A Comissão Nacional de Eleições preocupa-se e compreende a preocupação das demais entidades com a evolução da abstenção nos diversos atos eleitorais e, mais ainda, com os efeitos nocivos que o atual contexto de pandemia pode ter na participação dos cidadãos. Por isso mesmo reforçou a campanha de esclarecimento que, nos termos da lei, lhe compete fazer e desenvolveu curtas campanhas adicionais, específicas deste contexto.
No quadro destas últimas, foi-lhe proposto pela adjudicatária da concepção da campanha que fizesse aquilo que, exactamente, vieram a fazer os citados intervenientes neste processo e que repugnou aos cidadãos queixosos. Por lhe parecer, no mínimo, duvidosa a utilização da base de dados da administração fiscal para este efeito, a Comissão terminou optando por fazer entregar uma comunicação em papel em cada uma das casas de habitação da Região Autónoma dos Açores.
É o texto desta comunicação que, com ligeiras adaptações, os cidadãos queixosos receberam na sua caixa de correio electrónica.
Também tem esta Comissão manifestado que o essencial do combate à abstenção cabe às candidaturas e aos seus proponentes, afinal aqueles em quem os cidadãos são chamados a votar, muito embora admita a pertinência de apelos genéricos à participação cívica ou até campanhas específicas dirigidas a grupos sociais especialmente desmotivados ou, ainda, como no caso corrente, para ultrapassar dificuldades excecionais e imprevistas. Até porque e dentro de limites razoáveis, os acréscimos e as reduções da abstenção não aproveitam por igual a todas as candidaturas. A intervenção de órgãos do Estado, das regiões ou das autarquias na promoção da participação dos cidadãos em qualquer processo eleitoral, sempre que extravase o mero apelo ao civismo, trata desigualmente as candidaturas e, em consequência, pode ser entendida como intervenção, ainda que indireta, na campanha eleitoral.

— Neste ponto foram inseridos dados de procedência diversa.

**config.mk**
```make
export PLATFORM = sky130hd
export DESIGN_NAME = pse_cell
export DESIGN_NICKNAME = d
export VERILOG_FILES = /design/src/hw/rtl/pse_pkg.sv /design/src/hw/rtl/pse_cell.sv
export SDC_FILE = /design/constraint.sdc
export NUM_CORES = 1
export LEC_CHECK = 0
export BUFFER_PORTS_ARGS = -buffer_cell sky130_fd_sc_hd__buf_4
export CORE_MARGIN = 2
export CORE_UTILIZATION = 42
export CTS_BUF_LIST = sky130_fd_sc_hd__clkbuf_8
export DETAILED_ROUTE_END_ITERATION = 10
export PLACE_DENSITY = 0.81
export SYNTH_ARGS = -nofsm -noshare
export SYNTH_HDL_FRONTEND = slang
export SYNTH_SLANG_ARGS = --single-unit
```
**constraint.sdc**
```tcl
create_clock -name clk -period 3.3 [get_ports clk]
set_input_delay 0.66 -clock clk [delete_from_list [all_inputs] [get_ports clk]]
set_output_delay 0.66 -clock clk [all_outputs]
set_load 0.005 [all_outputs]
```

Assim, reitera-se ao Governo Regional dos Açores o que, em tempo oportuno, se transmitiu ao seu Vice-presidente, a saber, que “(…) está sujeito a especiais deveres de neutralidade e de imparcialidade, cuja razão de ser assenta na necessidade de garantir a igualdade de oportunidades e de tratamento entre as diversas candidaturas, sobretudo quando se trata de uma entidade que é objecto, ainda que indireto, da eleição em curso. Assim, (…) não podem ser emitidos documentos pelo Governo Regional dos Açores, à exceção dos especialmente previstos na lei eleitoral e sob a forma nela especialmente determinada (...)”.